Bronchiolitis is an acute viral lower respiratory tract infection that affects infants and young children worldwide [1]. In the United States, bronchiolitis accounts for over 100,000 annual hospitalizations at a cost of $734 million, burdening both families and the health care system [2,3]. Current recommendations from the American Academy of Pediatrics (AAP) focus primarily on providing respiratory and nutritional support in hospitalized patients [4].

The use of non-invasive mechanical ventilation for the management of bronchiolitis has increased 1450% since 2000, largely driven by the expanded use of humidified high flow nasal cannula (HHFNC) [2,5]. Initially used in critical care, HHFNC has gained popularity and is now used in the emergency department (ED) and on inpatient floors, even in institutions without intensive care unit (ICU) support [[5], [6], [7]]. With many physiological advantages, HHFNC is a safe approach to respiratory support [8], but substantial practice variability exists in nutritional support for children managed with HHFNC [6].

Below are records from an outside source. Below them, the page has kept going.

==> config.mk <==
export PLATFORM = sky130hd
export DESIGN_NAME = hamming7_arbiter
export DESIGN_NICKNAME = d
export VERILOG_FILES = /design/src/rtl/hamming7_arbiter_pkg.sv /design/src/rtl/hamming7_arbiter_hamming7check.sv /design/src/rtl/hamming7_arbiter.sv
export SDC_FILE = /design/constraint.sdc
export NUM_CORES = 1
export LEC_CHECK = 0
export ABC_AREA = 1
export BUFFER_PORTS_ARGS = -buffer_cell sky130_fd_sc_hd__clkbuf_2
export CAP_MARGIN = 20
export CORE_MARGIN = 2
export CORE_UTILIZATION = 58
export CTS_CLUSTER_DIAMETER = 40
export DETAILED_ROUTE_END_ITERATION = 10
export PLACE_DENSITY = 0.84
export SYNTH_ARGS = -nofsm -noshare
export SYNTH_HDL_FRONTEND = slang
export SYNTH_SLANG_ARGS = --single-unit
==> constraint.sdc <==
create_clock -name CLK -period 4.3 [get_ports CLK]
set_input_delay 1.29 -clock CLK [delete_from_list [all_inputs] [get_ports CLK]]
set_output_delay 1.29 -clock CLK [all_outputs]
set_load 0.01 [all_outputs]
**config.mk**
```make
export PLATFORM = sky130hd
export DESIGN_NAME = bcd_to_binary_seq
export DESIGN_NICKNAME = d
export VERILOG_FILES = /design/src/rtl/bcd_to_binary_seq.sv
export SDC_FILE = /design/constraint.sdc
export NUM_CORES = 1
export LEC_CHECK = 0
export ABC_AREA = 1
export CAP_MARGIN = 15
export CORE_MARGIN = 8
export CORE_UTILIZATION = 46
export DETAILED_ROUTE_END_ITERATION = 12
export HOLD_SLACK_MARGIN = 0.12
export PLACE_DENSITY = 0.7
export SYNTH_ARGS = -nofsm -noshare
export SYNTH_HDL_FRONTEND = slang
export SYNTH_SLANG_ARGS = --single-unit
export TNS_END_PERCENT = 100
```
**constraint.sdc**
```tcl
create_clock -name clk -period 3.8 [get_ports clk]
set_input_delay 0.95 -clock clk [delete_from_list [all_inputs] [get_ports clk]]
set_output_delay 0.95 -clock clk [all_outputs]
set_load 0.02 [all_outputs]
```
## src/rtl/a2d_round_robin_sched_if.sv

```systemverilog
// SPI master handshake between the A2D scheduler and the shared SPI engine.
// The scheduler issues strobes and frames; the SPI side answers with done/resp.
interface a2d_round_robin_sched_if;
    logic        snd;
    logic [15:0] cmd;
    logic        done;
    logic [15:0] resp;

    modport master (output snd, output cmd, input done, input resp);
    modport slave  (input snd, input cmd, output done, output resp);
endinterface

```

## src/rtl/a2d_round_robin_sched.sv

```systemverilog
// Round-robin A2D conversion scheduler: battery, current, brake, torque.
// Each slot runs a command frame then a read frame and stores the 12-bit result.
//
// state    | meaning
// ---------+----------------------------------------------------------
// IDLE     | waiting for slot_tick
// CMD      | snd strobe with the channel command frame
// WAIT_CMD | waiting for done on the command frame (watchdog armed)
// GAP      | one deselect cycle between frames
// READ     | snd strobe with the read frame
// WAIT_RD  | waiting for done on the read frame, capture resp (watchdog armed)
// STORE    | write held result, pulse cnv_cmplt, advance slot pointer
module a2d_round_robin_sched #(
    parameter bit FAST_SIM = 1'b0,
    parameter int TIMEOUT  = 1024
) (
    input  logic                     clk,
    input  logic                     rst,
    a2d_round_robin_sched_if.master  spi,
    output logic [11:0]              batt,
    output logic [11:0]              curr,
    output logic [11:0]              brake,
    output logic [11:0]              torque,
    output logic                     cnv_cmplt,
    output logic [1:0]               chnl_upd,
    output logic                     timeout_err
);

    localparam int WD_W = $clog2(TIMEOUT + 1);

    typedef enum logic [2:0] {
        IDLE,
        CMD,
        WAIT_CMD,
        GAP,
        READ,
        WAIT_RD,
        STORE
    } state_t;

    state_t            state;
    state_t            state_nxt;
    logic [13:0]       slot_tmr;
    logic              slot_tick;
    logic [1:0]        ptr;
    logic [WD_W-1:0]   wd_cnt;
    logic              wd_expire;
    logic [11:0]       hold;
    logic [15:0]       cmd_q;
    logic [11:0]       result [4];

    function automatic logic [2:0] chan_of(input logic [1:0] slot);
        case (slot)
            2'd0:    return 3'd0;
            2'd1:    return 3'd1;
            2'd2:    return 3'd3;
            default: return 3'd4;
        endcase
    endfunction

    assign slot_tick = FAST_SIM ? (&slot_tmr[9:0]) : (&slot_tmr);

    assign spi.snd = (state == CMD) || (state == READ);
    assign spi.cmd = cmd_q;

    assign batt   = result[0];
    assign curr   = result[1];
    assign brake  = result[2];
    assign torque = result[3];

    // A done landing on the final watchdog cycle is honoured ahead of the abort.
    always_comb begin
        state_nxt = state;
        wd_expire = 1'b0;
        case (state)
            IDLE:     if (slot_tick) state_nxt = CMD;
            CMD:      state_nxt = WAIT_CMD;
            WAIT_CMD: begin
                if (spi.done) begin
                    state_nxt = GAP;
                end else if (wd_cnt == '0) begin
                    state_nxt = IDLE;
                    wd_expire = 1'b1;
                end
            end
            GAP:      state_nxt = READ;
            READ:     state_nxt = WAIT_RD;
            WAIT_RD:  begin
                if (spi.done) begin
                    state_nxt = STORE;
                end else if (wd_cnt == '0) begin
                    state_nxt = IDLE;
                    wd_expire = 1'b1;
                end
            end
            STORE:    state_nxt = IDLE;
            default:  state_nxt = IDLE;
        endcase
    end

    always_ff @(posedge clk) begin
        if (rst) begin
            state       <= IDLE;
            slot_tmr    <= '0;
            ptr         <= '0;
            wd_cnt      <= '0;
            hold        <= '0;
            cmd_q       <= '0;
            cnv_cmplt   <= 1'b0;
            chnl_upd    <= '0;
            timeout_err <= 1'b0;
            for (int i = 0; i < 4; i++) result[i] <= '0;
        end else begin
            state     <= state_nxt;
            slot_tmr  <= slot_tmr + 14'd1;
            cnv_cmplt <= 1'b0;

            if (state == IDLE && slot_tick) cmd_q <= {2'b00, chan_of(ptr), 11'h000};
            if (state == GAP)               cmd_q <= 16'h0000;

            // Down-counter reloads as each wait state is entered.
            if (state == CMD || state == READ) begin
                wd_cnt <= WD_W'(TIMEOUT - 1);
            end else if ((state == WAIT_CMD || state == WAIT_RD) && wd_cnt != '0) begin
                wd_cnt <= wd_cnt - WD_W'(1);
            end

            if (state == WAIT_RD && spi.done) hold <= spi.resp[11:0];

            if (state == STORE) begin
                result[ptr] <= hold;
                cnv_cmplt   <= 1'b1;
                chnl_upd    <= ptr;
                ptr         <= ptr + 2'd1;
            end

            if (wd_expire) begin
                timeout_err <= 1'b1;
                ptr         <= ptr + 2'd1;
            end
        end
    end

endmodule
```

## src/flat_wrapper.sv

```systemverilog
// flat-port wrapper written by rule: the top's interface ports become plain ports
module a2d_round_robin_sched_flat 
#(
    parameter bit FAST_SIM = 1'b0,
    parameter int TIMEOUT  = 1024
)
  (clk, rst, batt, curr, brake, torque, cnv_cmplt, chnl_upd, timeout_err, spi_snd, spi_cmd, spi_done, spi_resp);
  a2d_round_robin_sched_if spi_i ();
  input  logic clk;
  input  logic rst;
  output logic [11:0] batt;
  output logic [11:0] curr;
  output logic [11:0] brake;
  output logic [11:0] torque;
  output logic cnv_cmplt;
  output logic [1:0] chnl_upd;
  output logic timeout_err;
  output wire logic [$bits(spi_i.snd)-1:0] spi_snd;
  output wire logic [$bits(spi_i.cmd)-1:0] spi_cmd;
  input wire logic [$bits(spi_i.done)-1:0] spi_done;
  input wire logic [$bits(spi_i.resp)-1:0] spi_resp;
  assign spi_snd = spi_i.snd;
  assign spi_cmd = spi_i.cmd;
  assign spi_i.done = spi_done;
  assign spi_i.resp = spi_resp;
  a2d_round_robin_sched #(.FAST_SIM(FAST_SIM), .TIMEOUT(TIMEOUT)) u_core (.clk(clk), .rst(rst), .spi(spi_i), .batt(batt), .curr(curr), .brake(brake), .torque(torque), .cnv_cmplt(cnv_cmplt), .chnl_upd(chnl_upd), .timeout_err(timeout_err));
endmodule
```
[config.mk]
export PLATFORM = sky130hd
export DESIGN_NAME = id_alu_ctrl
export DESIGN_NICKNAME = d
export VERILOG_FILES = /design/src/rtl/alu_pkg.sv /design/src/rtl/alu_ctrl_dec.sv /design/src/rtl/id_alu_ctrl.sv
export SDC_FILE = /design/constraint.sdc
export NUM_CORES = 1
export LEC_CHECK = 0
export CORE_AREA = 2 2 144 146
export DETAILED_ROUTE_END_ITERATION = 7
export DIE_AREA = 0 0 146 148
export GPL_TIMING_DRIVEN = 0
export PLACE_DENSITY = 0.7
export SETUP_SLACK_MARGIN = 0.15
export SYNTH_ARGS = -nofsm -noshare
export SYNTH_HDL_FRONTEND = slang
export SYNTH_SLANG_ARGS = --single-unit
export TNS_END_PERCENT = 5
[constraint.sdc]
create_clock -name clk -period 2.8 [get_ports clk]
set_input_delay 0.56 -clock clk [delete_from_list [all_inputs] [get_ports clk]]
set_output_delay 0.56 -clock clk [all_outputs]
set_load 0.01 [all_outputs]
$ cat src/rtl/nn_ctrl_sequencer.sv
// Multi-cycle NN control sequencer.
// Registers decoded control words and holds them for MAC/memory ops.
module nn_ctrl_sequencer
  import nn_ctrl_pkg::*;
#(
  parameter int OPW        = 4,
  parameter int ALUW       = 3,
  parameter int MAC_CYCLES = 2
) (
  input logic          clk,
  input logic          rst_n,
  nn_ctrl_sequencer_if.slave bus
);

  localparam int CNTW     = $clog2(MAC_CYCLES + 1);
  localparam bit MACMULTI = (MAC_CYCLES > 1);

  state_e          state;
  state_e          nextState;
  state_e          target;
  ctrlWord_t       word;
  ctrlWord_t       decWord;
  ctrlWord_t       cw;
  logic [CNTW-1:0] macCnt;
  logic            haltFlag;
  logic            illegalFlag;
  logic            isMac;
  logic            isMem;
  logic            isHalt;
  logic            isIllegal;
  logic            ready;
  logic            accept;
  logic            commit;
  logic            active;

  function automatic logic [ALUW-1:0] aluField(aluOp_e op);
    return (op == ALU_IDLE) ? '1 : ALUW'(op);
  endfunction

  nn_ctrl_decode #(
    .OPW(OPW)
  ) u_decode (
    .opcode    (bus.opcode),
    .word      (decWord),
    .is_mac    (isMac),
    .is_mem    (isMem),
    .is_halt   (isHalt),
    .is_illegal(isIllegal)
  );

  assign ready  = (state == ST_IDLE) || (state == ST_EXEC);
  assign accept = bus.instr_valid && ready;
  assign active = (state == ST_EXEC) || (state == ST_MAC)
               || (state == ST_MEM);

  always_comb begin
    target = ST_EXEC;
    unique case (1'b1)
      isHalt:           target = ST_HALTED;
      isMem:            target = ST_MEM;
      isMac && MACMULTI: target = ST_MAC;
      default: ;
    endcase
  end

  always_comb begin
    nextState = state;
    commit    = 1'b0;
    unique case (state)
      ST_IDLE: nextState = accept ? target : ST_IDLE;
      ST_EXEC: begin
        commit    = 1'b1;
        nextState = accept ? target : ST_IDLE;
      end
      ST_MAC: begin
        commit = (macCnt == CNTW'(1));
        if (commit) nextState = ST_IDLE;
      end
      ST_MEM: begin
        commit = bus.mem_ready;
        if (commit) nextState = ST_IDLE;
      end
      ST_HALTED: nextState = ST_HALTED;
      default:   nextState = ST_IDLE;
    endcase
  end

  always_ff @(posedge clk or negedge rst_n) begin
    if (!rst_n) begin
      state       <= ST_IDLE;
      word        <= CW_IDLE;
      macCnt      <= '0;
      haltFlag    <= 1'b0;
      illegalFlag <= 1'b0;
    end else begin
      state <= nextState;
      if (accept) word <= decWord;
      if (accept && isMac)
        macCnt <= CNTW'(MAC_CYCLES);
      else if (state == ST_MAC && macCnt != '0)
        macCnt <= macCnt - CNTW'(1);
      if (accept && isHalt)    haltFlag    <= 1'b1;
      if (accept && isIllegal) illegalFlag <= 1'b1;
    end
  end

  // Fields only leave the idle pattern while an instruction is in flight
  assign cw = active ? word : CW_IDLE;

  assign bus.instr_ready = ready;
  assign bus.ctrl_valid  = commit;
  assign bus.RegWrite    = commit && cw.regWrite;
  assign bus.MemtoReg    = cw.memToReg;
  assign bus.MemWrite    = cw.memWrite;
  assign bus.ALUSrc      = cw.aluSrc;
  assign bus.RegDst      = cw.regDst;
  assign bus.ALUControl1 = aluField(cw.alu1);
  assign bus.ALUControl2 = aluField(cw.alu2);
  assign bus.busy        = active;
  assign bus.halted      = haltFlag;
  assign bus.illegal     = illegalFlag;

endmodule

Children on HHFNC may be kept nil per os (NPO) because of concern for aspiration and worsening respiratory distress, even though enteral nutrition is optimal for hospitalized children [[9], [10], [11], [12]], and exclusive oral feeding while on HHFNC is associated with the shortest time to hospital discharge [13]. Prior studies have reported that enteral nutrition is safe and well tolerated by children irrespective of the degree of HHFNC support, but most studies focus on the ICU population, with enteral nutrition initiated 12–24 h after hospital admission [9,14,15]. A single retrospective study examined the initiation of oral nutrition upon inpatient pediatric floor admission [16], but there is no available data to guide nutritional practices for the ED physician initiating HHFNC for children with bronchiolitis. As the use of HHFNC in the ED for children with bronchiolitis continues to increase [7], additional studies are warranted to optimize approaches to enteral nutrition for children started on HHFNC in the ED. Therefore, our aim was to determine whether oral enteral nutrition initiated in the ED for patients admitted to the general pediatric floor with viral bronchiolitis on HHFNC was associated with a shorter hospital LOS without an increase in return ED visits or hospital readmissions.